What this task involves> Look through the lines below and extract each one that contains "begin".

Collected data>
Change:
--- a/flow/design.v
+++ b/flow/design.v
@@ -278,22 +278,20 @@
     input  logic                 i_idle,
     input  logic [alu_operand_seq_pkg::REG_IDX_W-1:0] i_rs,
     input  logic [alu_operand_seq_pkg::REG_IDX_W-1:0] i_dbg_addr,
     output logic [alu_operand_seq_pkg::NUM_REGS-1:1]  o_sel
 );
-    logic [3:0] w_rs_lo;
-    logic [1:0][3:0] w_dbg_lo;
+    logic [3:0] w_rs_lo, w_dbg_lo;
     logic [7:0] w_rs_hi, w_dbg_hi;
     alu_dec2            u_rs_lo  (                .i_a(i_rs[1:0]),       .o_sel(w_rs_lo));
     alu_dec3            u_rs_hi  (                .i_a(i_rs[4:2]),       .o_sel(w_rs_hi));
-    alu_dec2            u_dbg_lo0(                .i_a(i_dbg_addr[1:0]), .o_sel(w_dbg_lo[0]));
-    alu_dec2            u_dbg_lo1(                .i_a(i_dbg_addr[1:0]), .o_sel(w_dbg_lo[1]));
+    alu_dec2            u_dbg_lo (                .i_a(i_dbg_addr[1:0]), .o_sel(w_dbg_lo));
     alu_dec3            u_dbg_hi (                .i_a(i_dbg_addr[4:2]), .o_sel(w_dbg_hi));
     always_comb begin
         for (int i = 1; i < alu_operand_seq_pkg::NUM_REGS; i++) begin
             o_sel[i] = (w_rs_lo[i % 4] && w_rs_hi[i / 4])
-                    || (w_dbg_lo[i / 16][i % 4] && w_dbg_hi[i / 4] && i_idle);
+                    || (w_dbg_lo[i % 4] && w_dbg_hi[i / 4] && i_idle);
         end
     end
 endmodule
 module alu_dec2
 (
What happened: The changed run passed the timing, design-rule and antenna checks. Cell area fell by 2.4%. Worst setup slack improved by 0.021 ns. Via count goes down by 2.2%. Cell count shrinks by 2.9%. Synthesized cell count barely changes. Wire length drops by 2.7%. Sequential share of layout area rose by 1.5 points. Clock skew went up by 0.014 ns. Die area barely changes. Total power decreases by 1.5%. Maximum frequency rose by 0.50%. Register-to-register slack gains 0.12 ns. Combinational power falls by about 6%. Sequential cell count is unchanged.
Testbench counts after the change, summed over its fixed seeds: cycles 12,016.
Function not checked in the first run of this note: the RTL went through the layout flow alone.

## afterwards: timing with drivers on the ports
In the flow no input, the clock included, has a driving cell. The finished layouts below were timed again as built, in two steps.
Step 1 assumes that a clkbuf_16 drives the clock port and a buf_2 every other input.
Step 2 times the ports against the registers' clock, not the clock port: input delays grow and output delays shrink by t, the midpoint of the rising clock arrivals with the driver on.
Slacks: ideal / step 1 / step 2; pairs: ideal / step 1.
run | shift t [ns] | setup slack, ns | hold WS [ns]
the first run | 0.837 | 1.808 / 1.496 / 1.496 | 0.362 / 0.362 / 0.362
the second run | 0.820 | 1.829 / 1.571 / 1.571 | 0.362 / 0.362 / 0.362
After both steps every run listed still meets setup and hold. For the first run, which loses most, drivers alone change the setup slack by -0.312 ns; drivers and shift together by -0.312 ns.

Task output>
     always_comb begin
         for (int i = 1; i < alu_operand_seq_pkg::NUM_REGS; i++) begin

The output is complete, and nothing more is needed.